富士フイルムには、社員の成長を促す環境のひとつとして「オープン・フェア・クリア」の風土があります。アイデアや提案がしっかりしていれば、若手社員でも評価され、製品開発に反映されることが少なくないんです。私も、入社当初から積極的に発言し、実際に製品に反映された経験を持っています。挑戦を恐れず、自分の意見を発信したいという人や、技術やアイデアを形にして、たくさんの人たちの健康に貢献し、笑顔を増やしたいという思いがある方にとっては、最高の環境かもしれませんね。
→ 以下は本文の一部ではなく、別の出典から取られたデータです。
What follows belongs to an exercise in optimizing a design on an open flow for small area and a short achievable clock period; a production flow would make more cautious choices. At most, simulation tests tie the RTL to the original design; equivalence was not proved. Power and IR drop assume default switching activity.

## gelu_lut_module
module gelu_lut_module (
    input                       clk,
    input                       rst_n,
    input                       in_valid,
    input      signed [15:0]    in_data,
    output reg                  out_valid,
    output     signed [10:0]    out_data
);
For scale: ~440 cells after synthesis, ~30 flip-flops, roughly 31 I/O pins, ~0.0026 mm^2 of cells after synthesis.
clock: 5.0 ns
lec_check: 0
abc_area: 1
cap_margin: 70
core_margin: 2
core_utilization: 40
setup_slack_margin: 2.8
slew_margin: 70
synth_hierarchical: 1
tns_end_percent: 5
standard.sh (not shown) runs the stock make flow with config.mk's settings and CLKGATE_MAP_FILE= SYNTH_SCRIPT=/design/flow/synth_recipe.tcl, a recipe that flattens the netlist after the stock synthesis.
==> flow/flow/run.sh <==
#!/bin/bash
set -euo pipefail
args=()
while IFS= read -r line || [[ -n "$line" ]]; do
  [[ -z "$line" || "$line" == \#* ]] && continue
  args+=("$line")
done < flow/make_args.txt
bash standard.sh "${args[@]}" finish > run_make.log 2>&1
==> flow/flow/make_args.txt <==
ADDER_MAP_FILE=
BUFFER_PORTS_ARGS=-buffer_cell sky130_fd_sc_hd__buf_1
CTS_ARGS=-sink_clustering_enable -repair_clock_nets -dont_use_dummy_load
Edit:
- SETUP_SLACK_MARGIN: 2.8 -> 2.65
Routed wire length decreases slightly.
Setup slack improved by 43 ps.
Core utilization came out lower by 2.9 points.
First-iteration DRC count rises by about a fifth.
Worst hold slack stays flat.
Cell count shrinks slightly.
Edit:
- SETUP_SLACK_MARGIN: 2.65 -> 2.9
Outcome: Wire length grows by 4.5%. Non-clock buffer count is higher by 4. Final cell count is higher by 0.74%. Die area does not change. Combinational power grows by 8.0%. Core utilization rose by 2.4 points. Fmax rises by 1.2%. Sequential power grows by about 1%. Cell area goes up by 5.1%. Via count climbs by 2.1%.
Function was not checked in any run of this note: the RTL went through the layout flow alone.

---

gelu_lut_module, a different RTL version from the one above (not shown whole).
Size: roughly 420 cells after synthesis, about 24 flip-flops, about 31 I/O pins.
==> flow/config.mk <==
export PLATFORM = sky130hd
export DESIGN_NAME = gelu_lut_module
export DESIGN_NICKNAME = gelu_lut_module
export VERILOG_FILES = /design/flow/design.v
export SDC_FILE = /design/flow/constraint.sdc
export NUM_CORES = 4
export LEC_CHECK = 0
export ABC_AREA = 1
export CAP_MARGIN = 70
export CORE_MARGIN = 2
export CORE_UTILIZATION = 40
export SETUP_SLACK_MARGIN = 2.7
export SLEW_MARGIN = 70
export TNS_END_PERCENT = 5
==> flow/constraint.sdc <==
create_clock -name core_clock -period 5.0 [get_ports {clk}]
set_input_delay 1.0000 -clock core_clock [delete_from_list [all_inputs] [get_ports {clk}]]
set_output_delay 1.0000 -clock core_clock [all_outputs]
set_load 0.01 [all_outputs]
Scripts as last shown in full above: flow/flow/run.sh, flow/flow/make_args.txt
The starting point produced a clean layout.
Then changed:
==> flow/flow/run.sh (replaced) <==
#!/bin/bash
set -euo pipefail
bash standard.sh ADDER_MAP_FILE= \
  "BUFFER_PORTS_ARGS=-buffer_cell sky130_fd_sc_hd__buf_1" \
  "CTS_ARGS=-sink_clustering_enable -repair_clock_nets -dont_use_dummy_load" \
  finish > run_make.log 2>&1
SETUP_SLACK_MARGIN = default   (was 2.7)
TNS_END_PERCENT = default   (was 5)
removed: flow/flow/make_args.txt
Sequential power hardly moves. Clock power hardly moves. Final cell count fell by 3.6%. Wire length fell by 9.6%. Area after synthesis does not change. Worst setup slack gets worse by 0.18 ns.
No run of this note included a check of the RTL's function; only the layout flow was run.

---

## build 83
gelu_lut_module, a different RTL version from the one above (not shown whole).
Size: about 410 cells after synthesis, about 29 flip-flops, ~31 I/O pins, ~0.0024 mm2 of cells after synthesis.
// gelu_lut_module
module gelu_lut_module (
    input                       clk,
    input                       rst_n,
    input                       in_valid,
    input      signed [15:0]    in_data,
    output reg                  out_valid,
    output     signed [10:0]    out_data
);
export LEC_CHECK = 0
export ABC_AREA = 1
export CAP_MARGIN = 70
export CORE_MARGIN = 2
export CORE_UTILIZATION = 40
export SLEW_MARGIN = 70
create_clock -name core_clock -period 5.0 [get_ports {clk}]
==> flow/flow/run.sh <==
#!/bin/bash
set -euo pipefail
bash standard.sh ADDER_MAP_FILE= \
  "BUFFER_PORTS_ARGS=-buffer_cell sky130_fd_sc_hd__buf_1" \
  "CTS_ARGS=-sink_clustering_enable -sink_clustering_size 40 -sink_clustering_max_diameter 200 -buf_list sky130_fd_sc_hd__clkbuf_8 -root_buf sky130_fd_sc_hd__clkbuf_8 -dont_use_dummy_load -repair_clock_nets" \
  finish > run_make.log 2>&1
In summary, build 83 completed successfully, with a layout that passed the timing, design-rule and antenna checks.
Changes in build 8 relative to build 83:
# build 83
export LEC_CHECK = 0
export ABC_AREA = 1
export CAP_MARGIN = 70
export CORE_MARGIN = 2
export CORE_UTILIZATION = 40
export SLEW_MARGIN = 70
create_clock -name core_clock -period 5.0 [get_ports {clk}]
# build 8
export LEC_CHECK = 0
export ABC_AREA = 1
export CAP_MARGIN = 95
export CORE_MARGIN = 2
export CORE_UTILIZATION = 40
export SLEW_MARGIN = 95
create_clock -name core_clock -period 5.0 [get_ports {clk}]
==> flow/flow/run.sh <==
#!/bin/bash
set -euo pipefail
bash standard.sh ADDER_MAP_FILE= \
  "BUFFER_PORTS_ARGS=-buffer_cell sky130_fd_sc_hd__buf_1" \
  "CTS_ARGS=-sink_clustering_enable -repair_clock_nets -dont_use_dummy_load" \
  finish > run_make.log 2>&1
==> summary.txt <==
Count of distinct cell types in the synthesized netlist: build 8 vs build 83 identical
Reported for build 83 and build 8, total of flip-flops plus latches after synthesis turned out identical to the last digit.
The number of enable-type register cells in the synthesized netlist on build 83 is in line with that on build 8.
As far as fraction of registers with async set/reset goes, build 83 and build 8 are indistinguishable; the numbers are identical.
As far as cell row count is concerned, build 83 and build 8 perform about the same.
Comparing build 8 against build 83, there is no change at all in combined area of all synthesized cells.
Build 8 did not finish; the tool stopped in 3_5_place_dp with error DPL-0038.
Build 83 did not stop at any stage, and its layout met the timing, design-rule and antenna checks.
From build 83 to build 8, multiplexer share of the synthesized area did not move at all.
Build 8 -> build 83: width of the chip delta 0, exact match
From build 8 to build 83, weighted congestion at the end of routability-driven global placement did not move at all.
[compare] base=build 83 new=build 8: synthesized netlist cell count held steady, simple-gate area share of the yosys netlist held steady.
Source: an optimization exercise on an open RTL-to-GDS flow (aim: small area). Production flows keep margins and buffers that such runs may drop. In this exercise RTL edits were held to simulation tests only and were not proved equivalent to the original. No activity file was given, so power comes from the tool's default toggle rates.

Setup of job 333:
Design riscv_core, start of the top module:
module riscv_core (
    input  wire        clk,
    input  wire        rst,           
    output wire [31:0] imem_addr,     
    input  wire [31:0] imem_rdata,    
    output wire [31:0] dmem_addr,     
    output wire [31:0] dmem_wdata,    
    output wire        dmem_we,       
    output wire        dmem_re,       
    input  wire [31:0] dmem_rdata     
);
Size in the first run: ~3,900 cells after synthesis.
==> flow/config.mk <==
export PLATFORM = sky130hd
export DESIGN_NAME = riscv_core
export DESIGN_NICKNAME = riscv_core
export VERILOG_FILES = /design/flow/design.v
export SDC_FILE = /design/flow/constraint.sdc
export NUM_CORES = 8
export LEC_CHECK = 0
export CAP_MARGIN = 20
export CORE_MARGIN = 2
export CORE_UTILIZATION = 58
export GPL_TIMING_DRIVEN = 0
export PLACE_DENSITY = 0.65
export SETUP_SLACK_MARGIN = 0.6
export SLEW_MARGIN = 20
export SYNTH_HIERARCHICAL = 1
export SYNTH_MINIMUM_KEEP_SIZE = 0
==> flow/constraint.sdc <==
create_clock -name core_clock -period 11.0 [get_ports {clk}]
set_input_delay 2.2000 -clock core_clock [delete_from_list [all_inputs] [get_ports {clk}]]
set_output_delay 2.2000 -clock core_clock [all_outputs]
set_load 0.01 [all_outputs]
standard.sh (not shown) runs the stock make flow with config.mk's settings and CLKGATE_MAP_FILE= SYNTH_SCRIPT=/design/flow/synth_recipe.tcl, a recipe that flattens the netlist after the stock synthesis.
==> flow/flow/run.sh <==
#!/bin/bash
# Layout flow: the standard synthesis and layout (standard.sh), with
# these changes to how the layout is made:
#   - the port buffers are the smallest buffer cell (sky130 buf_1)
#     instead of the flow's default pick;
#   - clock tree: sinks clustered by 25 within 70 um, and no dummy
#     loads added to the clock tree;
# Each step's full output goes to its own log file here; ORFS writes
# its per-stage logs under orfs/logs/.
set -euo pipefail

bash standard.sh synth > synth.log 2>&1

bash standard.sh \
    "BUFFER_PORTS_ARGS=-buffer_cell sky130_fd_sc_hd__buf_1" \
    "CTS_ARGS=-sink_clustering_enable -repair_clock_nets -dont_use_dummy_load -sink_clustering_size 25 -sink_clustering_max_diameter 70" \
    finish > layout.log 2>&1
> inputs changed (job 333 -> job 5386)
- CORE_UTILIZATION: 58 -> 55
- PLACE_DENSITY: 0.65 -> 0.6
- SETUP_SLACK_MARGIN: 0.6 -> 0.4
==> flow/flow/run.sh <==
#!/bin/bash
# Layout flow: the standard synthesis and layout (standard.sh), with
# these changes to how the layout is made:
#   - the port buffers are small buffer cells instead of the flow's
#     default pick: buf_2 on inputs, buf_1 on outputs (flow/out_buffers.tcl);
#   - clock tree: sinks clustered by 30 within 75 um, and no dummy
#     loads added to the clock tree;
# Each step's full output goes to its own log file here; ORFS writes
# its per-stage logs under orfs/logs/.
set -euo pipefail

bash standard.sh synth > synth.log 2>&1

bash standard.sh \
    "BUFFER_PORTS_ARGS=-inputs -buffer_cell sky130_fd_sc_hd__buf_2" \
    "PRE_GLOBAL_PLACE_TCL=$PWD/flow/out_buffers.tcl" \
    "CTS_ARGS=-sink_clustering_enable -repair_clock_nets -dont_use_dummy_load -sink_clustering_size 30 -sink_clustering_max_diameter 75" \
    finish > layout.log 2>&1
==> flow/flow/out_buffers.tcl (new file) <==
# Run by ORFS before global placement (PRE_GLOBAL_PLACE_TCL): buffer the
# output ports with sky130 buf_1 (the input ports get buf_2 through
# BUFFER_PORTS_ARGS in run.sh).
buffer_ports -outputs -buffer_cell sky130_fd_sc_hd__buf_1
## What came out
Job 5386 completed end to end with timing, DRC and antenna clean.
The run showing the greater wire length is job 5386.
Job 333 → job 5386: cell area went down, highest clock rate went down.
When the final numbers for job 5386 and job 333 were put side by side, the final period utilization turned out to be greater in job 5386.
In job 5386 relative to job 333, count of clock-buffer cells in the layout had gone down by a little under 10%.
Global-route usage (lower): job 5386
Higher met2 track utilization from global routing among job 5386 and job 333: job 333
Looking only at logic depth of the worst register-to-register path, and setting everything else aside, the lower value of job 5386 and job 333 goes to job 333.
Min clock network power share across job 5386 and job 333: job 5386
Job 5386 vs job 333 — number of cells in the design after placement climbed slightly
The number of buffers inserted during clock tree synthesis in job 5386 is 0.927 times that in job 333.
私のアスピレーション(志)は「富士フイルムの内視鏡システムを業界No.1にし、病気の早期発見によりたくさんの患者さん、ご家族を笑顔にする」です。これは入社したときから今までずっと変わっていません。
当社の内視鏡システムをご使用になった医師から「今まで使った内視鏡システムで一番きれいな画像だ」と言われたときは「自分のこれまでの努力が報われた」と感じました。というのも、内視鏡センサー開発の現場では常に「小型化」と「高画質」の両立という技術的なトレードオフに対処することが求められるからです。開発の難しさもそこにありますね。
内視鏡システムは患者さんの体内に挿入される医療機器です。高画質を求めて先端のカメラやセンサー部分が大きくなりすぎるとビデオスコープの径も太くなってしまい、患者さんの体への負担が大きくなります。一方で、医療の現場ではより鮮明な画像が求められており、そのためにはセンサーの性能向上が欠かせません。自分で細かい調整を幾度も繰り返し、ようやく生み出した画像の品質をほめてもらえたのは、胸がいっぱいになるような経験でした。
私たちの内視鏡システム開発の最大の強みは、「医師からのフィードバックを大切にし、すぐに製品開発に反映させる」ところだと考えています。業界や現場のニーズに合った製品をどんどん提案していけますし、製品の精度も高めていけるので、それが病気の早期発見にもつながり、患者さんやご家族の笑顔にもつながります。私たちが業界No.1を目指すことによって、よりたくさんの「笑顔を増やすこと」ができると信じています。
内視鏡イメージセンサー開発のプロフェッショナルを目指して成長していくだけでなく、これからは「人と人をつなぐ」役割も果たしていきたいです。内視鏡システムの開発において、最終製品としての最適なソリューションを見つけ出すためには、センサー技術だけでなく、ほかの技術や領域のスペシャリストたちとの連携も不可欠です。
今は次世代内視鏡システムの開発プロジェクトにリーダーとして関わっていますが、高画質化と小型化の両立や操作性の向上を図りながら、AI技術との融合により、病変の検出精度を向上させることを目指しており、所属するグループ以外のメカニクスや画像設計、商品化グループなどのメンバーを巻き込みながら推進することにやりがいを感じています。これからも現状に満足せずに、周囲と協力しながら、さらに高品質な内視鏡を開発していけたらうれしいですね。
休日の過ごしかた/趣味
趣味は旅行です。好きなアーティストのライブ開催に合わせて日本各地を旅行するのが好きですね。年に1度は夫婦でライブ開催地に旅行しています。ときには、旅先での美味しいご飯を目当てに旅をすることもあります。
休日の日課として、ジム通いもしています。運動すると心身がすっきりしますし、いつまでも健康に若々しくいたいので、なるべく週1回以上は行くようにしています。